2018 book by David Grann

The White Darkness is the fourth nonfiction book by American journalist David Grann. The book was released on October 30, 2018 by Doubleday. This is a short opus dedicated to the adventures of British explorer Henry Worsley.

==Theme==
The book centers on the expeditions and adventures by British explorer and British Army officer Henry Worsley, who traveled to the gravesite of Ernest Shackleton, a polar explorer himself. To reach the grave, Worsley traveled to the far shores of South Georgia Island in the southern Atlantic Ocean. In the following years, he traveled even farther.

In 2008, he started his first journey across Antarctica, leading an expedition to pioneer a route through the Transantarctic Mountains, reaching a point 157 km from the South Pole. The expedition commemorated the centenary of Shackleton's Nimrod Expedition. Worsley returned to the Antarctic in 2011, leading a team of six in retracing Roald Amundsen's successful 1400 km journey in 1912 to the South Pole, marking its centenary. In completing the route, he became the first person to have successfully undertaken the routes taken by Shackleton, Robert Falcon Scott and Amundsen.

In 2015, Worsley decided to start a new expedition. Worsley arrived at the starting point, Berkner Island, on 13 November 2015 with the aim of completing his journey in 80 days. He covered 913 mi in 69 days, and had only 30 mi to go. However, he had to spend days 70 and 71 in his tent, suffering from exhaustion and severe dehydration. Eventually, he radioed for help and was airlifted to Punta Arenas, Chile. He was diagnosed with bacterial peritonitis. On 24 January 2016, he died of organ failure following surgery at the Clinica Magallanes in Punta Arenas. He was 55 years old. Worsley was posthumously awarded the Polar Medal for his exploration of the Antarctic.

==Reception==
Michael Magras of the Star Tribune noted,

What makes The White Darkness so compelling is Grann’s gift for memorable detail. When, in 2004, Worsley joins an expedition to the South Pole to mark the 100th anniversary of Shackleton’s first attempt, he and his fellow explorers train by tying tractor tires around their waist and dragging them through fields to emulate pulling a heavy sled.
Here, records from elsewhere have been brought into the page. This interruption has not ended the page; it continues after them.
## src/hw/stpo_consts.svh

```systemverilog
// constants for the scheduled payload offset block
`ifndef STPO_CONSTS_SVH
`define STPO_CONSTS_SVH
`define STPO_NUM_OUTPUTS 4
`define STPO_SEL_W 2
`define STPO_OFS_W 25
`define STPO_UNIT_W 3
`define STPO_IMM_MAX 25'h098967F
`define STPO_SCH_MAX 25'h001869F
`define STPO_OFS_RESET 25'h0000000
`define STPO_UNIT_RESET 3'h0
`endif

```

## src/hw/stpo_pkg.sv

```systemverilog
// types for the scheduled payload offset block
`include "stpo_consts.svh"
package stpo_pkg;
   typedef struct packed {
      logic [5:0] sec;
      logic [5:0] min;
      logic [4:0] hour;
   } stpo_time_t;
   typedef struct packed {
      logic [13:0] year;
      logic [3:0] month;
      logic [4:0] day;
   } stpo_date_t;
   typedef struct packed {
      logic signed [`STPO_OFS_W-1:0] value;
      logic [`STPO_UNIT_W-1:0] unit;
   } stpo_offset_t;
   typedef struct packed {
      stpo_offset_t pending;
      stpo_offset_t applied;
      stpo_time_t schedTime;
      stpo_date_t schedDate;
      logic armed;
      logic immFlag;
   } stpo_chan_t;
   typedef struct packed {
      stpo_chan_t [`STPO_NUM_OUTPUTS-1:0] chan;
      stpo_offset_t viewOfs;
      logic viewArm;
      logic viewImm;
      logic [`STPO_NUM_OUTPUTS-1:0] appliedPulse;
      stpo_offset_t [`STPO_NUM_OUTPUTS-1:0] payloadOfs;
   } stpo_state_t;
endpackage

```

## src/hw/stpo_top.sv

```systemverilog
// per-output scheduled and immediate payload offset control
// How it works
// - each output keeps its own settings; selector picks one for access
// - immediate pending offset accepted in -9999999..+9999999 with unit
// - pending writes made while armed are limited to -99999..+99999 with unit
// - immediate flag On copies pending offset into selected payload field
// - while armed, immediate flag is forced off and ignored
// - each output holds scheduled time h:m:s and date y:m:d
// - armed and schedule reached: apply pending, then clear arm itself
// - read-only applied view follows pending after scheduled apply
// - clearing immediate flag keeps offset; only applying zero removes it
// - configuring schedule settings disables immediate mechanism
// - offset goes into offset field of the outgoing payload
`timescale 1ns/100ps
`include "stpo_consts.svh"
module stpo_top #(
   parameter int NUM_OUTPUTS = `STPO_NUM_OUTPUTS
) (
   input wire logic clk, // 100 MHz clock
   input wire logic reset_n, // async reset, active low
   input wire logic [`STPO_SEL_W-1:0] outputSelector, // output being accessed
   input wire logic [NUM_OUTPUTS-1:0] outputEnable, // per output enable
   input wire logic pendingWrite, // pulse: write pending offset
   input wire stpo_pkg::stpo_offset_t pendingOffsetValue, // offset and unit
   input wire logic immFlagWrite, // pulse: write immediate flag
   input wire logic immediateApplyFlag, // immediate flag value
   input wire logic schedWrite, // pulse: write schedule time and date
   input wire stpo_pkg::stpo_time_t scheduledApplyTime, // apply time
   input wire stpo_pkg::stpo_date_t scheduledApplyDate, // apply date
   input wire logic armWrite, // pulse: write arm flag
   input wire logic scheduledApplyArm, // arm flag value
   input wire stpo_pkg::stpo_time_t localTime, // local time, same clock
   input wire stpo_pkg::stpo_date_t localDate, // local date, same clock
   output stpo_pkg::stpo_offset_t appliedOffsetView, // applied offset, selected output
   output logic armView, // arm flag, selected output
   output logic immView, // immediate flag, selected output
   output logic [NUM_OUTPUTS-1:0] offsetApplied, // pulse per output on apply
   output stpo_pkg::stpo_offset_t [NUM_OUTPUTS-1:0] auxTimePayloadOffset // payload fields
);
   typedef struct packed {
      stpo_pkg::stpo_chan_t [NUM_OUTPUTS-1:0] chan;
      stpo_pkg::stpo_offset_t viewOfs;
      logic viewArm;
      logic viewImm;
      logic [NUM_OUTPUTS-1:0] appliedPulse;
      stpo_pkg::stpo_offset_t [NUM_OUTPUTS-1:0] payloadOfs;
   } stpo_st_t;
   // every flop of the block lives in this one struct
   stpo_st_t state_reg;
   stpo_st_t state_next;
   logic [NUM_OUTPUTS-1:0] sel;
   logic [NUM_OUTPUTS-1:0] reached;
   logic [NUM_OUTPUTS-1:0] fireNow;
   logic inRangeImm;
   logic inRangeSch;
   logic signed [`STPO_OFS_W-1:0] pv;
   assign pv = pendingOffsetValue.value;
   assign inRangeImm = (pv <= $signed(`STPO_IMM_MAX)) && (pv >= -$signed(`STPO_IMM_MAX));
   // scheduled range check
   // the limit follows the arm state at write time, not at the firing
   assign inRangeSch = (pv <= $signed(`STPO_SCH_MAX)) && (pv >= -$signed(`STPO_SCH_MAX));
   genvar g;
   generate
      for (g = 0; g < NUM_OUTPUTS; g++) begin : gen_chan
         assign sel[g] = (outputSelector == `STPO_SEL_W'(g));
         // one-second compare
         // exact match only: a local clock that skips this second misses the schedule
         assign reached[g] = (localTime == state_reg.chan[g].schedTime) &&
                             (localDate == state_reg.chan[g].schedDate);
         assign fireNow[g] = state_reg.chan[g].armed && reached[g];
      end
   endgenerate
   ////////////////////////////////////////////////////////////////////////
   always_comb begin
      state_next = state_reg;
      // pulses stand for one cycle only
      state_next.appliedPulse = '0;
      for (int i = 0; i < NUM_OUTPUTS; i++) begin
         // writes to a disabled output are dropped; enabling first is the caller's job
         // gate on output enable
         if (sel[i] && outputEnable[i]) begin
            if (pendingWrite) begin
               if (state_reg.chan[i].armed ? inRangeSch : inRangeImm) begin
                  state_next.chan[i].pending = pendingOffsetValue;
               end
            end
            if (schedWrite) begin
               state_next.chan[i].schedTime = scheduledApplyTime;
               state_next.chan[i].schedDate = scheduledApplyDate;
               state_next.chan[i].immFlag = 1'b0;
            end
            if (armWrite) begin
               state_next.chan[i].armed = scheduledApplyArm;
               if (scheduledApplyArm) begin
                  state_next.chan[i].immFlag = 1'b0;
               end
            end
            // an arm-on or schedule write in the same cycle beats the immediate write
            // ignore immediate while armed
            if (immFlagWrite && !state_reg.chan[i].armed && !schedWrite && !(armWrite && scheduledApplyArm)) begin
               state_next.chan[i].immFlag = immediateApplyFlag;
            end
         end
         // the flag stays on, so later pending writes reach the payload too
         // immediate apply follows pending while flag is on
         if (state_reg.chan[i].immFlag && !state_reg.chan[i].armed) begin
            state_next.chan[i].applied = state_reg.chan[i].pending;
            state_next.payloadOfs[i] = state_reg.chan[i].pending;
            state_next.appliedPulse[i] = state_reg.chan[i].applied != state_reg.chan[i].pending;
         end
         if (fireNow[i]) begin
            state_next.chan[i].applied = state_reg.chan[i].pending;
            state_next.payloadOfs[i] = state_reg.chan[i].pending;
            state_next.chan[i].armed = 1'b0;
            state_next.appliedPulse[i] = 1'b1;
         end
      end
      // views lag one edge so each output comes straight from a flop
      state_next.viewOfs = state_reg.chan[outputSelector].applied;
      state_next.viewArm = state_reg.chan[outputSelector].armed;
      state_next.viewImm = state_reg.chan[outputSelector].immFlag;
   end
   // async clear only; the whole struct reloads on every edge
   always_ff @(posedge clk or negedge reset_n) begin
      if (!reset_n) begin
         state_reg <= '0;
      end else begin
         state_reg <= state_next;
      end
   end
   // every output is a bit of the state flops
   assign appliedOffsetView = state_reg.viewOfs;
   assign armView = state_reg.viewArm;
   assign immView = state_reg.viewImm;
   assign offsetApplied = state_reg.appliedPulse;
   assign auxTimePayloadOffset = state_reg.payloadOfs;
   ////////////////////////////////////////////////////////////////////////
   // per-output checks, so whichever outputs a test touches get watched
   genvar c;
   generate
      for (c = 0; c < NUM_OUTPUTS; c++) begin : gen_chk
         AST_DISARM: assert property (@(posedge clk) disable iff (!reset_n)
            fireNow[c] |=> !state_reg.chan[c].armed && offsetApplied[c])
            else $error("arm not cleared after scheduled apply");
         AST_SCHED_VAL: assert property (@(posedge clk) disable iff (!reset_n)
            fireNow[c] |=> auxTimePayloadOffset[c] == $past(state_reg.chan[c].pending))
            else $error("payload offset not pending after schedule");
         AST_VIEW: assert property (@(posedge clk) disable iff (!reset_n)
            offsetApplied[c] && sel[c] |=> appliedOffsetView == $past(auxTimePayloadOffset[c]))
            else $error("applied view stale");
         AST_IMM_OFF: assert property (@(posedge clk) disable iff (!reset_n)
            state_reg.chan[c].armed |-> !state_reg.chan[c].immFlag)
            else $error("immediate flag set while armed");
         AST_IMM_APPLY: assert property (@(posedge clk) disable iff (!reset_n)
            state_reg.chan[c].immFlag && !state_reg.chan[c].armed |=>
               auxTimePayloadOffset[c] == $past(state_reg.chan[c].pending))
            else $error("immediate apply missed");
         AST_KEEP: assert property (@(posedge clk) disable iff (!reset_n)
            !state_reg.chan[c].immFlag && !fireNow[c] |=> $stable(auxTimePayloadOffset[c]))
            else $error("offset changed without apply");
         AST_SCH_CLR_IMM: assert property (@(posedge clk) disable iff (!reset_n)
            schedWrite && sel[c] && outputEnable[c] |=> !state_reg.chan[c].immFlag)
            else $error("schedule write left immediate on");
         AST_RANGE: assert property (@(posedge clk) disable iff (!reset_n)
            pendingWrite && sel[c] && outputEnable[c] && !inRangeImm |=> $stable(state_reg.chan[c].pending))
            else $error("out of range offset accepted");
         AST_ENABLE: assert property (@(posedge clk) disable iff (!reset_n)
            pendingWrite && sel[c] && !outputEnable[c] |=> $stable(state_reg.chan[c].pending))
            else $error("disabled output took a write");
         AST_RANGE_SCH: assert property (@(posedge clk) disable iff (!reset_n)
            pendingWrite && sel[c] && outputEnable[c] && state_reg.chan[c].armed && !inRangeSch |=>
               $stable(state_reg.chan[c].pending))
            else $error("scheduled offset out of range accepted");
         AST_ONCE: assert property (@(posedge clk) disable iff (!reset_n)
            !state_reg.chan[c].armed && !state_reg.chan[c].immFlag |=> !offsetApplied[c])
            else $error("offset applied with nothing armed");
         AST_SCHED_STORE: assert property (@(posedge clk) disable iff (!reset_n)
            schedWrite && sel[c] && outputEnable[c] |=> state_reg.chan[c].schedTime == $past(scheduledApplyTime) &&
               state_reg.chan[c].schedDate == $past(scheduledApplyDate))
            else $error("schedule not stored");
         AST_PEND_STORE: assert property (@(posedge clk) disable iff (!reset_n)
            pendingWrite && sel[c] && outputEnable[c] && !state_reg.chan[c].armed && inRangeImm |=>
               state_reg.chan[c].pending == $past(pendingOffsetValue))
            else $error("valid pending offset not stored");
         AST_IMM_IGNORE: assert property (@(posedge clk) disable iff (!reset_n)
            immFlagWrite && sel[c] && state_reg.chan[c].armed |=> !state_reg.chan[c].immFlag)
            else $error("immediate flag taken while armed");
         AST_IMM_GATE: assert property (@(posedge clk) disable iff (!reset_n)
            immFlagWrite && sel[c] && !outputEnable[c] |=> $stable(state_reg.chan[c].immFlag))
            else $error("disabled output took a flag write");
      end
   endgenerate
   ////////////////////////////////////////////////////////////////////////
   // main scenarios: scheduled firing, immediate tracking, arming, refusals
   COV_SCHED: cover property (@(posedge clk) disable iff (!reset_n) |fireNow);
   COV_IMM: cover property (@(posedge clk) disable iff (!reset_n) state_reg.viewImm && |offsetApplied);
   COV_ARM: cover property (@(posedge clk) disable iff (!reset_n) armWrite && scheduledApplyArm);
   COV_REFUSED: cover property (@(posedge clk) disable iff (!reset_n) pendingWrite && inRangeImm && !inRangeSch);
   COV_DISABLED: cover property (@(posedge clk) disable iff (!reset_n) pendingWrite && !(|(sel & outputEnable)));
endmodule

```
And Grann is expert at making readers feel as if they are on the journey with the team.

Julian Glover of the Evening Standard commented,

This is an elegantly packaged book designed to be read as a present on Christmas afternoon, when you are full of wine and turkey and the room is stuffy and the TV dull. Outside it is dark and cold but not as dark or as cold as the world described in this curious book, which will inspire some, just as it frightens others."
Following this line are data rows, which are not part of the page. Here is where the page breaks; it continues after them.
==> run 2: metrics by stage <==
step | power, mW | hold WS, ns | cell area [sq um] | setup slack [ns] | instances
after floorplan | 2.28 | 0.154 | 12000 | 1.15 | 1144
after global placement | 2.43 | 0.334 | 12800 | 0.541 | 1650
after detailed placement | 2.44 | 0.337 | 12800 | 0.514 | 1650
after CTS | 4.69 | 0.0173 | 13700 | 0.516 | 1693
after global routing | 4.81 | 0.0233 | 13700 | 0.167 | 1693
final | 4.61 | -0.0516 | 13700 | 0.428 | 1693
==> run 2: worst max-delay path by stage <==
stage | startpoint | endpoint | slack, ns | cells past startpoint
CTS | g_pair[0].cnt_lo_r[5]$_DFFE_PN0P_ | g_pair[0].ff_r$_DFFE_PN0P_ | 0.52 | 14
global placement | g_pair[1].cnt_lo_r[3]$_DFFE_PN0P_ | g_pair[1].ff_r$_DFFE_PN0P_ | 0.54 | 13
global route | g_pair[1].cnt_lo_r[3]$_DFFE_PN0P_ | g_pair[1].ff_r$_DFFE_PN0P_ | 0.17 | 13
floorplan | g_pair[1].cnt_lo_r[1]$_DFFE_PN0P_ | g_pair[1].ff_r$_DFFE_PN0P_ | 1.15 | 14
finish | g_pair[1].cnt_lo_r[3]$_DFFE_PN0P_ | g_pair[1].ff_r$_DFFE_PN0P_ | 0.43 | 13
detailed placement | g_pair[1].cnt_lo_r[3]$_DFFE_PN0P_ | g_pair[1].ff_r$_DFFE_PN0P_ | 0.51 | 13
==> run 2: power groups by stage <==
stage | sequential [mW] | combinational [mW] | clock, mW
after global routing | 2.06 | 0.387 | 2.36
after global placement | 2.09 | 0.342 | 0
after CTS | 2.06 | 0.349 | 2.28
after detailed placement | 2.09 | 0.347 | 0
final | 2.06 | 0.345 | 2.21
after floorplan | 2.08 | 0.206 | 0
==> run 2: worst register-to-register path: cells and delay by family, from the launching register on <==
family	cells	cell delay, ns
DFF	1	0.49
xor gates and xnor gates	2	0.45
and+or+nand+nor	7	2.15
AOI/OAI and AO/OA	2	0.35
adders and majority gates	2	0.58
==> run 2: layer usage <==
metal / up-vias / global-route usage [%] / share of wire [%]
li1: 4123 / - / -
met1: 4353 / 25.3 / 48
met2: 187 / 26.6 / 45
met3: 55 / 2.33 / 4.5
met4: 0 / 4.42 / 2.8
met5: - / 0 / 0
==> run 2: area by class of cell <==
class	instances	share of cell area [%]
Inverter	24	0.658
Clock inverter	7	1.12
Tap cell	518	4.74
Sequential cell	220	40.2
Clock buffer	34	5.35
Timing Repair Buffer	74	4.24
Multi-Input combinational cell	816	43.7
### src/design/difl_pkg.sv
package difl_pkg;
  // terminal count and function codes
  localparam int NUM_INPUTS = 5;
  localparam logic [7:0] FUNC_BANK_SEL = 8'h08;
  localparam logic [7:0] FUNC_RAMP_STAGE = 8'h09;
  localparam logic [7:0] FUNC_COAST_STOP = 8'h0B;
  // ramp switch method that enables terminal control
  localparam logic [1:0] RAMP_METHOD_TERMINAL = 2'h0;
  // restart modes after coast stop
  localparam logic RESTART_FROM_ZERO = 1'h0;
  localparam logic RESTART_MATCH_SPEED = 1'h1;
  // restart delay unit: 100 ms per count
  localparam int DELAY_UNIT_MS = 100;
  localparam int CLK_MHZ = 250;
  localparam int DELAY_UNIT_CYCLES = DELAY_UNIT_MS * 1000 * CLK_MHZ;
  // widths
  localparam int TIME_W = 16;
  localparam int FREQ_W = 16;
  localparam int DELAY_W = 8;
  localparam logic [FREQ_W-1:0] FREQ_ZERO = 16'h0000;
  // frequency step applied on each ramp tick
  localparam logic [FREQ_W-1:0] FREQ_STEP = 16'h0001;
  typedef enum logic [1:0] {
    DIFL_STOPPED,
    DIFL_RUNNING,
    DIFL_COASTING,
    DIFL_WAITING
  } difl_state_t;
endpackage

### src/design/difl_drive_input_function_logic.sv
`timescale 1ns/1ps
module difl_drive_input_function_logic #(
  parameter int UNIT_CYCLES = difl_pkg::DELAY_UNIT_CYCLES
) (
  // clock, reset, enable
  input wire logic ref_clk,
  input wire logic rstn,
  input wire logic clk_en,
  // terminal pins
  input wire logic [difl_pkg::NUM_INPUTS-1:0] input_terminal,
  // terminal configuration
  input wire logic [7:0] input1_function_code,
  input wire logic [7:0] input2_function_code,
  input wire logic [7:0] input3_function_code,
  input wire logic [7:0] input4_function_code,
  input wire logic [7:0] input5_function_code,
  input wire logic [difl_pkg::NUM_INPUTS-1:0] input_polarity,
  // run command and frequency target
  input wire logic run_cmd,
  input wire logic [difl_pkg::FREQ_W-1:0] target_freq,
  input wire logic [difl_pkg::FREQ_W-1:0] motor_speed,
  // ramp settings
  input wire logic [difl_pkg::TIME_W-1:0] accel_time_first,
  input wire logic [difl_pkg::TIME_W-1:0] decel_time_first,
  input wire logic [difl_pkg::TIME_W-1:0] accel_time_second,
  input wire logic [difl_pkg::TIME_W-1:0] decel_time_second,
  input wire logic [1:0] ramp_switch_method,
  // coast restart settings
  input wire logic coast_restart_mode,
  input wire logic [difl_pkg::DELAY_W-1:0] coast_restart_delay,
  // outputs
  output logic output_enable,
  output logic [difl_pkg::FREQ_W-1:0] output_freq,
  output logic motor_bank_second,
  output logic ramp_stage_select,
  output logic [difl_pkg::TIME_W-1:0] active_ramp_time,
  output logic coast_active
);

  // function codes gathered for the generate loop
  logic [7:0] func_code [difl_pkg::NUM_INPUTS];
  assign func_code[0] = input1_function_code;
  assign func_code[1] = input2_function_code;
  assign func_code[2] = input3_function_code;
  assign func_code[3] = input4_function_code;
  assign func_code[4] = input5_function_code;

  // two-stage synchroniser on the raw pins
  logic [difl_pkg::NUM_INPUTS-1:0] sync_meta;
  logic [difl_pkg::NUM_INPUTS-1:0] sync_pin;

  // first stage feeds only the second stage
  always_ff @(posedge ref_clk or negedge rstn) begin
    if (!rstn) begin
      sync_meta <= '0;
      sync_pin <= '0;
    end else if (clk_en) begin
      sync_meta <= input_terminal;
      sync_pin <= sync_meta;
    end
  end

  // fill flags: the pin stages hold reset zeros for two edges
  logic [1:0] sync_fill;
  logic sync_ok;
  assign sync_ok = sync_fill[1];

  // zeros read as active on inverted terminals, so every function
  // stays masked until real pin levels reach the second stage
  always_ff @(posedge ref_clk or negedge rstn) begin
    if (!rstn) begin
      sync_fill <= 2'h0;
    end else if (clk_en) begin
      sync_fill <= {sync_fill[0], 1'b1};
    end
  end

  // active level per terminal after polarity
  logic [difl_pkg::NUM_INPUTS-1:0] term_active;
  logic [difl_pkg::NUM_INPUTS-1:0] hit_bank;
  logic [difl_pkg::NUM_INPUTS-1:0] hit_ramp;
  logic [difl_pkg::NUM_INPUTS-1:0] hit_coast;

  // decode of one terminal against one function
  function automatic logic func_hit(input logic [7:0] code,
                                    input logic [7:0] want,
                                    input logic act);
    func_hit = act && (code == want);
  endfunction

  // each terminal may carry any function
  genvar gi;
  generate
    for (gi = 0; gi < difl_pkg::NUM_INPUTS; gi++) begin : g_term
      // polarity high inverts to normally closed
      // masked until the synchroniser holds real pin levels
      assign term_active[gi] = sync_ok &&
          (sync_pin[gi] ^ input_polarity[gi]);
      assign hit_bank[gi] = func_hit(func_code[gi],
          difl_pkg::FUNC_BANK_SEL, term_active[gi]);
      assign hit_ramp[gi] = func_hit(func_code[gi],
          difl_pkg::FUNC_RAMP_STAGE, term_active[gi]);
      assign hit_coast[gi] = func_hit(func_code[gi],
          difl_pkg::FUNC_COAST_STOP, term_active[gi]);
    end
  endgenerate

  // any terminal asserting the function activates it
  logic bank_req;
  logic ramp_req;
  logic coast_req;
  assign bank_req = |hit_bank;
  // terminal ramp control only with method zero
  assign ramp_req = (|hit_ramp) &&
      (ramp_switch_method == difl_pkg::RAMP_METHOD_TERMINAL);
  assign coast_req = |hit_coast;

  // main control state
  // state type lives in the package
  difl_pkg::difl_state_t state;
  logic [difl_pkg::DELAY_W-1:0] delay_count;
  logic [31:0] unit_count;
  logic delay_done;
  assign delay_done = (delay_count == '0) &&
      (unit_count == 32'h0000_0000);

  // sequence: run, coast, wait, resume
  always_ff @(posedge ref_clk or negedge rstn) begin
    if (!rstn) begin
      state <= difl_pkg::DIFL_STOPPED;
    end else if (clk_en) begin
      unique case (state)
        difl_pkg::DIFL_STOPPED: begin
          // no start until the pin levels are known
          if (sync_ok && run_cmd && !coast_req) begin
            state <= difl_pkg::DIFL_RUNNING;
          end
        end
        difl_pkg::DIFL_RUNNING: begin
          // coast wins over a stop request in the same cycle
          if (coast_req) begin
            state <= difl_pkg::DIFL_COASTING;
          end else if (!run_cmd && output_freq == difl_pkg::FREQ_ZERO) begin
            state <= difl_pkg::DIFL_STOPPED;
          end
        end
        difl_pkg::DIFL_COASTING: begin
          if (!coast_req) begin
            // resume only with run still held
            if (!run_cmd) begin
              state <= difl_pkg::DIFL_STOPPED;
            end else if (coast_restart_delay == '0) begin
              state <= difl_pkg::DIFL_RUNNING;
            end else begin
              state <= difl_pkg::DIFL_WAITING;
            end
          end
        end
        difl_pkg::DIFL_WAITING: begin
          // a fresh coast restarts the whole sequence
          if (coast_req) begin
            state <= difl_pkg::DIFL_COASTING;
          end else if (!run_cmd) begin
            state <= difl_pkg::DIFL_STOPPED;
          end else if (delay_done) begin
            state <= difl_pkg::DIFL_RUNNING;
          end
        end
      endcase
    end
  end

  // restart delay counter, in delay units
  always_ff @(posedge ref_clk or negedge rstn) begin
    if (!rstn) begin
      delay_count <= '0;
      unit_count <= 32'h0000_0000;
    end else if (clk_en) begin
      if (state != difl_pkg::DIFL_WAITING) begin
        // preload so the full delay elapses in waiting
        // a zero delay never enters waiting, so the wrap is harmless
        delay_count <= coast_restart_delay - 8'h01;
        unit_count <= 32'(UNIT_CYCLES - 1);
      end else if (unit_count != 32'h0000_0000) begin
        unit_count <= unit_count - 32'h0000_0001;
      end else if (delay_count != '0) begin
        delay_count <= delay_count - 8'h01;
        unit_count <= 32'(UNIT_CYCLES - 1);
      end
    end
  end

  // bank select latched only while stopped
  always_ff @(posedge ref_clk or negedge rstn) begin
    if (!rstn) begin
      motor_bank_second <= 1'b0;
    end else if (clk_en) begin
      if (state == difl_pkg::DIFL_STOPPED) begin
        // high means second bank, low main bank
        motor_bank_second <= bank_req;
      end else begin
        // any other state keeps the bank in use
        motor_bank_second <= motor_bank_second;
      end
    end
  end

  // ramp stage follows terminal at once, even mid-ramp
  // no hold-off here, unlike the bank select
  always_ff @(posedge ref_clk or negedge rstn) begin
    if (!rstn) begin
      ramp_stage_select <= 1'b0;
    end else if (clk_en) begin
      ramp_stage_select <= ramp_req;
    end
  end

  // ramp direction and chosen time
  logic ramp_target_en;
  logic [difl_pkg::FREQ_W-1:0] ramp_goal;
  logic accelerating;
  logic [difl_pkg::TIME_W-1:0] next_ramp_time;
  assign ramp_target_en = (state == difl_pkg::DIFL_RUNNING) && run_cmd;
  assign ramp_goal = ramp_target_en ? target_freq : difl_pkg::FREQ_ZERO;
  assign accelerating = ramp_goal > output_freq;

  // time selection by stage and direction
  always_comb begin
    if (ramp_stage_select) begin
      next_ramp_time = accelerating ? accel_time_second
                                    : decel_time_second;
    end else begin
      next_ramp_time = accelerating ? accel_time_first
                                    : decel_time_first;
    end
  end

  // ramp tick prescaler; period set by ramp time
  logic [difl_pkg::TIME_W-1:0] tick_count;
  logic ramp_tick;
  assign ramp_tick = (tick_count >= active_ramp_time);

  // prescaler counts cycles between frequency steps
  always_ff @(posedge ref_clk or negedge rstn) begin
    if (!rstn) begin
      tick_count <= '0;
      active_ramp_time <= '0;
    end else if (clk_en) begin
      // new time applies to the next step, mid-ramp
      active_ramp_time <= next_ramp_time;
      // a shorter time takes hold on the very next compare
      tick_count <= ramp_tick ? '0 : tick_count + 16'h0001;
    end
  end

  // output frequency and enable
  always_ff @(posedge ref_clk or negedge rstn) begin
    if (!rstn) begin
      output_freq <= difl_pkg::FREQ_ZERO;
      output_enable <= 1'b0;
      coast_active <= 1'b0;
    end else if (clk_en) begin
      // flag mirrors the coast state, not the pin
      coast_active <= (state == difl_pkg::DIFL_COASTING);
      unique case (state)
        difl_pkg::DIFL_STOPPED: begin
          // stopped always means off at zero
          output_enable <= 1'b0;
          output_freq <= difl_pkg::FREQ_ZERO;
        end
        difl_pkg::DIFL_COASTING, difl_pkg::DIFL_WAITING: begin
          // output off, motor coasts
          output_enable <= 1'b0;
          // restart point prepared for the resume
          output_freq <= (coast_restart_mode ==
              difl_pkg::RESTART_MATCH_SPEED) ? motor_speed
              : difl_pkg::FREQ_ZERO;
        end
        difl_pkg::DIFL_RUNNING: begin
          output_enable <= 1'b1;
          // one step per tick toward the goal; none once reached
          if (ramp_tick) begin
            if (accelerating) begin
              output_freq <= output_freq + difl_pkg::FREQ_STEP;
            end else if (ramp_goal < output_freq) begin
              output_freq <= output_freq - difl_pkg::FREQ_STEP;
            end
          end
        end
      endcase
    end
  end

endmodule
David Holahan of the Christian Science Monitor observed, "For all of its page-turning appeal, the book studiously avoids psychological speculation on what compels its subject to repeatedly to place himself in harm’s way. Grann doesn’t openly address the possibility of inner demons, but he drops hints here and there.

== TV limited series ==
In April 2022 Apple TV+ announced that The White Darkness would be developed into a new limited series starring Tom Hiddleston. The series will be developed by Soo Hugh and co-produced by Apple Studios and UCP.